The Detachment Framework
How to Trade Without Pressure
The solution isn't to "manage" pressure. You can't out-willpower cortisol. You can't discipline your way through fight-or-flight mode. The solution is to eliminate the pressure entirely.
1. Financial Detachment
- ✓Trade with capital you can genuinely afford to lose — not theoretically, actually
- ✓Use a prop firm — their capital means your personal finances stay protected
- ✓Separate your trading account from your living expenses completely
- ✓Never add more capital when you're losing — that's the desperation talking
2. Social Detachment
- ✓Stop sharing your trading results with family and friends
- ✓Unfollow the fake lifestyle traders — ruthlessly
- ✓Find a real community of traders (not course sellers)
- ✓Your family doesn't need to know about every trade
3. Time Detachment
- ✓Remove ALL deadlines for profitability
- ✓Focus on the process: "Did I follow my rules?" not "Did I make money?"
- ✓"I'll be profitable when I'm ready, not when I need to be"

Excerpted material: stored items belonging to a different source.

File: config.mk
export PLATFORM = sky130hd
export DESIGN_NAME = cpu_oci_dct_packer
export DESIGN_NICKNAME = d
export VERILOG_FILES = /design/src/rtl/cpu_oci_dct_packer_pkg.sv /design/src/rtl/cpu_oci_dct_outreg.sv /design/src/rtl/cpu_oci_dct_packer.sv
export SDC_FILE = /design/constraint.sdc
export NUM_CORES = 1
export LEC_CHECK = 0
export CAP_MARGIN = 20
export CORE_MARGIN = 4
export CORE_UTILIZATION = 40
export DETAILED_ROUTE_END_ITERATION = 7
export GPL_TIMING_DRIVEN = 0
export PLACE_DENSITY = 0.76
export SLEW_MARGIN = 5
export SYNTH_ARGS = -nofsm -noshare
export SYNTH_HDL_FRONTEND = slang
export SYNTH_SLANG_ARGS = --single-unit
File: constraint.sdc
create_clock -name clk -period 3.45 [get_ports clk]
set_clock_uncertainty 0.05 [all_clocks]
set_input_delay 0.345 -clock clk [delete_from_list [all_inputs] [get_ports clk]]
set_output_delay 0.345 -clock clk [all_outputs]
set_load 0.01 [all_outputs]
File: src/rtl/cpu_oci_dct_packer_pkg.sv
// Shared widths, atom encodings and FSM state codes for the OCI direct-branch trace packer.
// No logic of its own; no latency.
// Not applicable to backpressure (constants only).
package cpu_oci_dct_packer_pkg;

    localparam int ATOM_W = 2;
    localparam int DEPTH  = 15;
    localparam int BUF_W  = ATOM_W * DEPTH;
    localparam int CNT_W  = 4;

    // Atom encodings; 10/11 are reserved and packed unchanged
    localparam logic [ATOM_W-1:0] ATOM_NOT_TAKEN = 2'b00;
    localparam logic [ATOM_W-1:0] ATOM_TAKEN     = 2'b01;

    // Packer FSM state codes
    localparam logic [1:0] ST_RUN   = 2'd0;
    localparam logic [1:0] ST_DRAIN = 2'd1;
    localparam logic [1:0] ST_DONE  = 2'd2;

endpackage

File: src/rtl/cpu_oci_dct_outreg.sv
// One-deep valid/ready holding register for a packed trace frame and its atom count.
// Latency 1: a frame loaded on an edge is presented as frame_valid on the following cycle.
// Backpressure: accepts a load only when empty or draining this cycle; contents are stable while stalled.
module cpu_oci_dct_outreg
    import cpu_oci_dct_packer_pkg::*;
(
    input  logic             clk,
    input  logic             reset,
    input  logic             load_vld,
    input  logic [BUF_W-1:0] load_dat,
    input  logic [CNT_W-1:0] load_cnt,
    output logic             load_rdy,
    output logic             frame_valid,
    input  logic             frame_ready,
    output logic [BUF_W-1:0] frame_data,
    output logic [CNT_W-1:0] frame_count
);

    assign load_rdy = !frame_valid || frame_ready;

    // Capture a new frame when offered, otherwise empty out after the downstream handshake
    always_ff @(posedge clk) begin
        if (reset) begin
            frame_valid <= 1'b0;
            frame_data  <= '0;
            frame_count <= '0;
        end else if (load_vld) begin
            frame_valid <= 1'b1;
            frame_data  <= load_dat;
            frame_count <= load_cnt;
        end else if (frame_ready) begin
            frame_valid <= 1'b0;
        end
    end

endmodule

File: src/rtl/cpu_oci_dct_packer.sv
// Packs 2-bit direct-branch trace atoms into 30-bit frames of up to 15 atoms, with end-of-test drain.
// Latency 1: frame_valid rises the cycle after the closing atom or flush; dct_* update on the accepting edge.
// Backpressure: a closed frame waits in the accumulator while the output is stalled; atoms arriving then are dropped and flagged in overflow.
module cpu_oci_dct_packer
    import cpu_oci_dct_packer_pkg::*;
(
    input  logic              clk,
    input  logic              reset,
    input  logic              atom_valid,
    input  logic [ATOM_W-1:0] atom,
    input  logic              flush_req,
    output logic              frame_valid,
    input  logic              frame_ready,
    output logic [BUF_W-1:0]  frame_data,
    output logic [CNT_W-1:0]  frame_count,
    output logic [BUF_W-1:0]  dct_buffer,
    output logic [CNT_W-1:0]  dct_count,
    output logic              overflow,
    input  logic              test_ending,
    output logic              test_has_ended
);

    logic [1:0]       state_q;
    logic [1:0]       state_d;
    logic [BUF_W-1:0] acc_buf;
    logic [CNT_W-1:0] acc_cnt;
    logic             acc_closed;     // frame closed but still waiting for the output register

    logic [BUF_W-1:0] buf_nxt;
    logic [CNT_W-1:0] cnt_nxt;
    logic [BUF_W-1:0] buf_d;
    logic [CNT_W-1:0] cnt_d;
    logic             closed_d;
    logic             drain_act;
    logic             accept;
    logic             drop;
    logic             flush_eff;
    logic             close;
    logic             out_rdy;
    logic             xfer;
    logic             fv_nxt;
    logic             done_nxt;

    // Accumulator update, frame close/transfer decision and FSM next state
    always_comb begin
        // test_ending acts in the cycle it arrives so an empty packer finishes one cycle later
        drain_act = (state_q == ST_DRAIN) || ((state_q == ST_RUN) && test_ending);
        accept    = atom_valid && (state_q == ST_RUN) && !acc_closed;
        drop      = atom_valid && (state_q == ST_RUN) && acc_closed;
        flush_eff = flush_req || drain_act;

        buf_nxt = acc_buf;
        cnt_nxt = acc_cnt;
        if (accept) begin
            buf_nxt = acc_buf | (BUF_W'(atom) << (ATOM_W * int'(acc_cnt)));
            cnt_nxt = acc_cnt + CNT_W'(1);
        end

        close = acc_closed || (cnt_nxt == CNT_W'(DEPTH)) || (flush_eff && (cnt_nxt != '0));
        xfer  = close && out_rdy;

        buf_d    = buf_nxt;
        cnt_d    = cnt_nxt;
        closed_d = close;
        if (xfer) begin
            buf_d    = '0;
            cnt_d    = '0;
            closed_d = 1'b0;
        end

        fv_nxt   = xfer || (frame_valid && !frame_ready);
        done_nxt = (cnt_d == '0) && !fv_nxt;

        state_d = state_q;
        case (state_q)
            ST_RUN:   if (test_ending) state_d = done_nxt ? ST_DONE : ST_DRAIN;
            ST_DRAIN: if (done_nxt)    state_d = ST_DONE;
            default:  state_d = ST_DONE;
        endcase
    end

    // Register accumulator, sticky overflow and FSM state
    always_ff @(posedge clk) begin
        if (reset) begin
            acc_buf    <= '0;
            acc_cnt    <= '0;
            acc_closed <= 1'b0;
            overflow   <= 1'b0;
            state_q    <= ST_RUN;
        end else begin
            acc_buf    <= buf_d;
            acc_cnt    <= cnt_d;
            acc_closed <= closed_d;
            state_q    <= state_d;
            if (drop) overflow <= 1'b1;
        end
    end

    cpu_oci_dct_outreg u_outreg (
        .clk         (clk),
        .reset       (reset),
        .load_vld    (xfer),
        .load_dat    (buf_nxt),
        .load_cnt    (cnt_nxt),
        .load_rdy    (out_rdy),
        .frame_valid (frame_valid),
        .frame_ready (frame_ready),
        .frame_data  (frame_data),
        .frame_count (frame_count)
    );

    assign dct_buffer     = acc_buf;
    assign dct_count      = acc_cnt;
    assign test_has_ended = (state_q == ST_DONE);

endmodule

## Yosys cells after proc, flatten, opt, wreduce, memory -nomap -nowiden

Index checks and enable logic that the tools add are counted.

- Register bits after elaboration: 73
- Output and inout port bits: 71

- Reduce and logical (&&, ||, !) cells: 24
- Equal/unequal tests: 5
- Shifts and indexed selects: 1
- Add/subtract/negate cells: 1
- Bitwise gates (word level): 1
- Multiplexer cells: 9

Operators with widths:

| kind | number |
|---|---|
| $mux 30 | 1 |
| $or 30x30->30 | 1 |
| $shl 2x5->30 | 1 |
| $logic_and 1x1->1 | 8 |
| $mux 4 | 2 |
| $logic_or 1x1->1 | 6 |
| $mux 2 | 3 |
| $add 4x1->4 const B | 1 |
| $eq 4x4->1 const B | 1 |
| $logic_not 1->1 | 4 |
| $logic_not 4->1 | 1 |
| $ne 2x2->1 const B | 2 |
| $pmux 2 s2 | 1 |
| $reduce_bool 4->1 | 1 |
| $eq 2x1->1 const B | 1 |
| $eq 2x2->1 const B | 1 |
| $logic_not 2->1 | 1 |
| $mux 1 | 2 |
| $reduce_and 2->1 | 1 |
| $reduce_bool 2->1 | 1 |
| $reduce_or 2->1 | 1 |

## Longest topological paths before layout

Gate-level depths: netlist of run 1.

- Depth after elaboration: 14
- Gate-level depth with buffers: 7

## Modules after synthesis

From an unflattened synthesis of run 1, not the netlist that was laid out.

- Cells, all modules: 322
- Area total of the unflattened synthesis: 3050.4 µm²

Modules (own cells, without submodules):

| module | times used | cells an instance | area an instance (µm²) |
|---|---|---|---|
| cpu_oci_dct_packer | 1 | 208 | 1778.0 |
| cpu_oci_dct_outreg | 1 | 114 | 1272.5 |

## Worst setup path before layout of run 1

OpenSTA, ideal clock, no wires.

- Kind: reg-to-reg
- Start: register state_q[0]
- End: register u_outreg.frame_data[10]
- Required time: 3279 ps
- Stages on the path, launching flop included: 8
- Library setup time: 121 ps
- Arrival: 2293 ps
- Clock period less this slack: 2465 ps
- Setup slack: 985 ps
- Path through: dfxtp_1 -> or4b_1 -> buf_2 -> or4b_4 -> a31oi_4 -> o21ai_4 -> buf_6 -> mux2_4

- Word-level cells in the longest chain between the ends: 8

Ends and longest elaborated chain:

| element | line | source |
|---|---|---|
| from (decl) | cpu_oci_dct_packer.sv:23 | `logic [1:0] state_q;` |
| from (signal assigned) | cpu_oci_dct_packer.sv:94 | `state_q <= state_d;` |
| $logic_not 2->1 | cpu_oci_dct_packer.sv:47, cpu_oci_dct_packer.sv:48 |  |
| $logic_and 1x1->1 (2 in a row) | cpu_oci_dct_packer.sv:48 | `accept = atom_valid && (state_q == ST_RUN) && !acc_closed;` |
| $mux 4 | cpu_oci_dct_packer.sv:54 | `if (accept) begin` |
| $eq 4x4->1 or $reduce_bool 4->1 (tied branches) | cpu_oci_dct_packer.sv:59 | `close = acc_closed \|\| (cnt_nxt == CNT_W'(DEPTH)) \|\| (flush_eff && (cnt_nxt != '0));` |
| $logic_or 1x1->1 or $logic_and 1x1->1 (tied branches) | cpu_oci_dct_packer.sv:59 |  |
| $logic_or 1x1->1 | cpu_oci_dct_packer.sv:59 |  |
| $logic_and 1x1->1 | cpu_oci_dct_packer.sv:60 | `xfer = close && out_rdy;` |
| to (signal assigned) | cpu_oci_dct_outreg.sv:29 | `frame_data <= load_dat;` |
| to (decl) | cpu_oci_dct_outreg.sv:15 | `output logic [BUF_W-1:0] frame_data,` |

Several ways; a longest one is shown, not always the timed one.
A chain may end at the register's enable or synchronous reset.

## Final worst setup path of run 1

- Start: input port atom_valid
- End: register u_outreg.frame_data[17]

- Word-level cells in the longest chain between the ends: 7

Ends and longest elaborated chain:

| element | line | source |
|---|---|---|
| from (decl) | cpu_oci_dct_packer.sv:9 | `input logic atom_valid,` |
| $logic_and 1x1->1 * (2 in a row) | cpu_oci_dct_packer.sv:48 |  |
| $mux 4 | cpu_oci_dct_packer.sv:54 |  |
| $eq 4x4->1 or $reduce_bool 4->1 (tied branches) | cpu_oci_dct_packer.sv:59 |  |
| $logic_or 1x1->1 or $logic_and 1x1->1 (tied branches) | cpu_oci_dct_packer.sv:59 |  |
| $logic_or 1x1->1 | cpu_oci_dct_packer.sv:59 |  |
| $logic_and 1x1->1 | cpu_oci_dct_packer.sv:60 |  |

Every way passes the cells marked *; elsewhere a longest branch is shown, timed or not.

==> flow_summary.ini, run 1 <==
[power_and_ir_drop]
p_sw_w = 0.000796
p_total_w = 0.00258
combPwrFrac_pct = 28.8
internal-power_w = 0.00178
p_leak_nw = 1.71
pwr-share-seq_pct = 36.1
p_sw_share_pct = 30.9
power.density_nw_per_um2 = 603
power.share.clock_pct = 35.2
ir_drop_v = 0.000284

[worst_hold_path]
hold_path.class = reg -> reg

[critical_path]
critical_path_class = in -> reg
crit_path_cell_trace = clkdlybuf4s50_1 > nor4b_1 > nand4b_1 > a31o_2 > o21ai_4 > buf_6 > mux2_4
cp-start-kind = input pin
cp.required_ns = 3.62
crit_path_max_fanout = 10
slowest_delay_ns = 0.85
arrival_ns = 3.17
r2r_slack_ns = 0.53
end_kind = register
crit_slowest_cell = nor4b_1

[yosys]
synth-seq-cells = 73
synthAdderAreaFrac_pct = 0.402
synthXorXnorAreaFrac_pct = 1.13
synth_cell_types = 43
synth_top_area_share_pct = 47.0
syn_area_um2 = 3110
synthMuxAreaShare_pct = 14.4
synthSimpleGateAreaFrac_pct = 23.8
synthCells = 329
synth_compound_area_share_pct = 8.93
synth_edf_count = 0
ys_top_cells_by_area = dfxtp_1 47%, mux2_4 10%, nor2_1 6.3%, nor2b_1 5.2%, nor3_1 4.3%
syn_avg_cell_area_um2 = 9.45
ys_warn_count = 0
ys_top_cells_by_count = 73 x dfxtp_1, 52 x nor2_1, 27 x nor3_1
synth_most_common_cell = dfxtp_1
synth_flop_cell = dfxtp_1
synth_top_family_by_area = simple AND/OR/NAND/NOR gates
yosysTopAreaCell = dfxtp_1
yosysSeqAreaShare_pct = 47.0
async_flop_share_pct = 0
syn-num-nets = 338

[place]
dp.cells = 505
hpwl_um = 5940
gp_congestion = 0.838
pre_cts_ws_ns = 0.161
io_buffers = 77

[global_route]
grt_max_degree = 14
first_global_vias = 2663
overflow = 0
antenna_found_initial = 0
grt_pass1_wl_um = 13200
groute.usage.overall_pct = 18.6

[routing]
met1Wirelength_um = 3700
wl_met3_um = 443
postRouteAntennaNets = 0
wl_um = 8200
drt_iter0_markers = 136
drc_errors = 0
top_layer = met4
via_count = 2659
dr.pass1.iters = 4
dr_wl_met2_um = 3960
post_drt_wl_per_cell_um = 15.7
viasPerCell = 5.10

[job]
maxCapViolCount = 0

[floorplan]
die_h_um = 96.2
ios = 79
die_x_um = 96.2
initial_core_util_pct = 42.0
die_area_um2 = 9250
core_um2 = 7410
rows = 31

[timing]
worst_slew_pin_slew_ns = 1.13
drv_slew = 0
fmax_mhz = 334
slew_headroom_pct = 24.3
min_period_ns = 3.00
fin_crit_sh_pct = 86.8
setup_viol = 0
finalHoldViolCount = 0
worst_slack_ns = 0.454
finalSetupTns_ns = 0
rsz0062_at_grt = false

[cells_and_area]
antennaDiodeCount = 0
drive_gt1_share_pct = 12.6
final_nets = 426
area_delta_synth_final_pct = 37.6
final_cell_count_no_fill = 521

[cts]
numCtsBuffers = 9
cts_tree = done
cts_resized = 0
clockRootBuffer = clkbuf_8
hold_buffers = 0
htree_levels = 3
cts_sinks = 73
cts_setup_buffers = 0
cts.clk_slew.worst_paths_ns = 0.08
worstSkewPairLatency_ns = 0.34
cts_max_path_buffers = 2

[outcome]
status = completed
per-stage QoR:
step	area [µm²]	hold slack [ns]	utilization, %
CTS	4280	0.420	57.8
floorplan	3110	0.433	-
finish	4280	0.416	57.8
global route	4280	0.439	57.8
detailed placement	4000	0.402	54.0
global placement	4000	0.403	54.0
power by group through the flow:
stage | logic [W] | clock network [W] | registers, W
after floorplan | 0.000517 | 0 | 0.000955
after global placement | 0.000733 | 0 | 0.000948
after detailed placement | 0.000738 | 0 | 0.000949
after CTS | 0.000745 | 0.000911 | 0.000929
after global routing | 0.000808 | 0.000946 | 0.000940
final | 0.000742 | 0.000907 | 0.000930
layout make-up:
class,count,area [µm²]
clock inverters,6,138
well taps,99,124
flip-flops and latches,73,1460
inverters,6,22.5
multi-input cells,228,1520
clock buffers,10,138
repair buffers,77,771
plain buffers,22,110
fillers,654,3130
cells in the final DEF (no fill, tap or decap), types with 4 or more instances in the layout:
master,instances
clkdlybuf4s50_1,77
dfxtp_1,73
nor2_1,52
nor3_1,27
nor2b_1,26
mux2_4,21
a21oi_1,18
nand2_1,16
clkbuf_1,14
mux2i_1,10
clkbuf_8,10
o21ai_0,8
a31oi_1,7
inv_1,5
and3b_1,4
buf_2,4
nor3b_1,4
bufinv_16,4
metal layers:
metal  global-route usage [%]  vias up
met5                        0        -
met4                     6.75        0
met3                     3.60        9
met2                     31.1       78
met1                     23.8     1263
li1                         -     1309
final timing paths:
check / from / to / cells past startpoint
worst max-delay path: atom_valid / u_outreg.frame_data[17] / 7
worst min-delay path: u_outreg.frame_data[4] / u_outreg.frame_data[4] / 2
worst max register to register: state_q[0] / u_outreg.frame_data[17] / 6
worst min register to register: u_outreg.frame_data[4] / u_outreg.frame_data[4] / 2
registers in the layout, indices dropped and copies added (netlist names):
signal                flops
dct_count                 4
acc_closed                1
u_outreg.frame_data      30
u_outreg.frame_count      4
state_q                   2
overflow                  1
u_outreg.frame_valid      1
dct_buffer               30
logic make-up (layout without fill, tap and decap cells):
group                    after synthesis  in the layout
buffers and inverters                 28            121
flip-flops                            73             73
AO/OA/AOI/OAI                         43             43
adder cells (fa/ha/maj)                1              1
XOR/XNOR                               4              4
multiplexers                          34             34
AND/OR/NAND/NOR                      146            146
worst max-delay path, delay by kind of cell:
family,cells,cell delay [ns]
AND/OR/NAND/NOR,2,1.14
buffers and inverters,2,0.72
multiplexers,1,0.31
AO/OA/AOI/OAI,2,0.64
Power figures use the tool's default switching activity.
==> run 2, diff against run 1 <==
--- a/config.mk
+++ b/config.mk
@@ -6,12 +6,13 @@
 export NUM_CORES = 1
 export LEC_CHECK = 0
 export CAP_MARGIN = 20
+export CORE_ASPECT_RATIO = 1.2
 export CORE_MARGIN = 4
 export CORE_UTILIZATION = 40
 export DETAILED_ROUTE_END_ITERATION = 7
 export GPL_TIMING_DRIVEN = 0
 export PLACE_DENSITY = 0.76
-export SLEW_MARGIN = 5
+export SLEW_MARGIN = 20
 export SYNTH_ARGS = -nofsm -noshare
 export SYNTH_HDL_FRONTEND = slang
 export SYNTH_SLANG_ARGS = --single-unit
==> run 2 against run 1 <==
Net effect:
- core utilization decreased by 1.0 points
- combinational power about the same
- clock power decreased by 24%
- first-iteration DRC count decreased by 8.1%
- sequential share of layout area increased by 0.65 points
- critical path type unchanged
- largest power group unchanged
- highest routed layer unchanged
==> flow_summary.ini, run 2 (synthesis gave the netlist of run 1 again) <==
[outcome]
status = completed

[routing]
post_drt_wl_per_cell_um = 15.5
viasPerCell = 5.13
wl_um = 7940
postRouteAntennaNets = 0
drc_errors = 0
dr.pass1.iters = 4
drt_iter0_markers = 125
via_count = 2625

[global_route]
overflow = 0
first_global_vias = 2721
groute.usage.overall_pct = 18.0
grt_max_degree = 13
antenna_found_initial = 0
grt_pass1_wl_um = 13100

[critical_path]
crit_slowest_cell = nor4b_1
worstReg2RegStart = state_q[0]
endpoint = u_outreg.frame_data[19]
end_kind = register
cp-start-kind = input pin
r2r_slack_ns = 0.57
slowest_delay_ns = 0.87
crit_path_start = atom_valid
path_depth = 7
reg2reg_to = u_outreg.frame_data[19]
arrival_ns = 3.15
cp.required_ns = 3.64
critical_path_class = in -> reg
cp_top_family = simple AND/OR/NAND/NOR gates
crit_path_max_fanout = 10
r2r_cells = 6
critical_path.n_buffers_inverters = 2
crit_path_cell_trace = clkdlybuf4s50_1 > nor4b_1 > nand4b_1 > a31o_2 > o21ai_4 > buf_6 > mux2_4

[cells_and_area]
area_delta_synth_final_pct = 35.1
drive_gt1_share_pct = 12.3
final_nets = 426
layout_common_cells = 77 x clkdlybuf4s50_1, 73 x dfxtp_1, 52 x nor2_1, 27 x nor3_1, 26 x nor2b_1
mostFrequentLayoutCell = clkdlybuf4s50_1
fin_util_pct = 56.7
antennaDiodeCount = 0
fillers = 684

[floorplan]
rows = 34
core_um2 = 7400
die_h_um = 105
initial_core_util_pct = 42.0
ios = 79
die_x_um = 88.5
die_area_um2 = 9250

[job]
maxCapViolCount = 0

[timing]
drv_slew = 0
rsz0062_at_grt = false
fmax_mhz = 338
finalHoldViolCount = 0
setup_viol = 0
min_period_ns = 2.96
holdWs_ns = 0.414
slew_headroom_pct = 27.8
worst_slew_pin_slew_ns = 1.07
fin_crit_sh_pct = 85.8
finalSetupTns_ns = 0

[place]
gp_congestion = 0.885
hpwl_um = 5890
io_buffers = 77

[cts]
cts_setup_buffers = 0
worstSkewPairLatency_ns = 0.35
numCtsBuffers = 9
clockRootBuffer = clkbuf_8
cts_resized = 0
htree_levels = 3
cts_max_path_buffers = 2
cts_sinks = 73
cts.clk_slew.worst_paths_ns = 0.07
cts_tree = done
hold_buffers = 0

[power_and_ir_drop]
power.density_nw_per_um2 = 561
p_leak_nw = 1.67
ir_drop_v = 0.000349

[worst_hold_path]
hold_path.class = reg -> reg
## run 2: where the power goes
part	switching [W]	leakage, nW	total [W]	internal [W]
registers	0.0000448	0.589	0.000931	0.000886
clock network	0.000313	0.103	0.000687	0.000374
logic	0.000420	0.981	0.000739	0.000319
## run 2: worst min-delay path by stage
stage / start / endpoint / slack (ns) / cells past startpoint
floorplan: u_outreg.frame_count[2] / u_outreg.frame_count[2] / 0.43 / 2
global placement: u_outreg.frame_data[5] / u_outreg.frame_data[5] / 0.40 / 2
detailed placement: u_outreg.frame_data[0] / u_outreg.frame_data[0] / 0.40 / 2
CTS: u_outreg.frame_data[4] / u_outreg.frame_data[4] / 0.42 / 2
global route: u_outreg.frame_data[0] / u_outreg.frame_data[0] / 0.43 / 2
finish: u_outreg.frame_data[4] / u_outreg.frame_data[4] / 0.41 / 2
## run 2: layout make-up
cell class / count / area, µm² / area share [%]
timing repair buffer: 77 / 771 / 18.4
clock inverter: 4 / 51.3 / 1.22
buffer: 22 / 110 / 2.62
inverter: 6 / 22.5 / 0.536
multi-input combinational: 228 / 1520 / 36.1
sequential: 73 / 1460 / 34.8
tap: 90 / 113 / 2.68
clock buffer: 12 / 155 / 3.69
## run 2: through the flow
stage | instance area, µm² | power [W] | setup slack (ns) | instances
after floorplan | 3110 | 0.00147 | 0.985 | 329
after global placement | 3990 | 0.00168 | 0.162 | 496
after detailed placement | 3990 | 0.00169 | 0.143 | 496
after CTS | 4200 | 0.00237 | 0.518 | 512
after global routing | 4200 | 0.00248 | 0.339 | 512
final | 4200 | 0.00236 | 0.490 | 512
## run 2: layer usage
layer,track usage (%),part of all wire [%]
met2,28.1,48
met5,0,0
met3,4.65,5.9
met4,7.02,2.2
met1,23.6,44
## run 2: tightest hold or removal path: stages (launching register included)
cell and delay [ns]:
dfxtp_1 0.31, nand2_1 0.05, mux2i_1 0.06
==> run 3, diff against run 2 <==
--- a/config.mk
+++ b/config.mk
@@ -5,8 +5,7 @@
 export SDC_FILE = /design/constraint.sdc
 export NUM_CORES = 1
 export LEC_CHECK = 0
-export CAP_MARGIN = 20
-export CORE_ASPECT_RATIO = 1.2
+export CORE_ASPECT_RATIO = 1.4
 export CORE_MARGIN = 4
 export CORE_UTILIZATION = 40
 export DETAILED_ROUTE_END_ITERATION = 7
==> run 3 against run 2 <==
Net effect:
- final cell count up 1.4%
- register-to-register slack lost 0.06 ns
- count of clock-buffer cells in the layout is 1 lower
- power rose by 5.3%
- global-route usage rose by 0.39 points
- die area grew 0.15%
- cell area grew 0.89%
- sequential share of layout area fell by 0.31 points
- via count is 2.0% higher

- ✓Measure progress in skill development, not P&L
4. Ego Detachment
- ✓A losing trade doesn't mean you're a loser
- ✓Stop comparing yourself to others entirely
- ✓Journal your emotions, not just your trades
- ✓Be willing to be wrong — that's how you learn
5. Outcome Detachment
- ✓Your goal: execute your plan perfectly
- ✓NOT: make money on this specific trade
- ✓Profits are a consequence of good execution, not the objective
- ✓A good trade can lose money. A bad trade can make money. Focus on the process.
Ilham's Redemption
There's Hope
"Now I realize that I must change. I already know where my mistakes were. At this point, I've proven through backtesting results and competition accounts that I can grow an account and show solid performance, achieving significant equity growth on competition or free accounts, with an 80 percent win rate based on my backtests."
— Ilham
Ilham isn't a success story yet. He's still rebuilding. But look at what he's doing differently:
What He's Doing Now
- • Rigorous backtesting before live trading
- • Competition/demo accounts (no real money risk)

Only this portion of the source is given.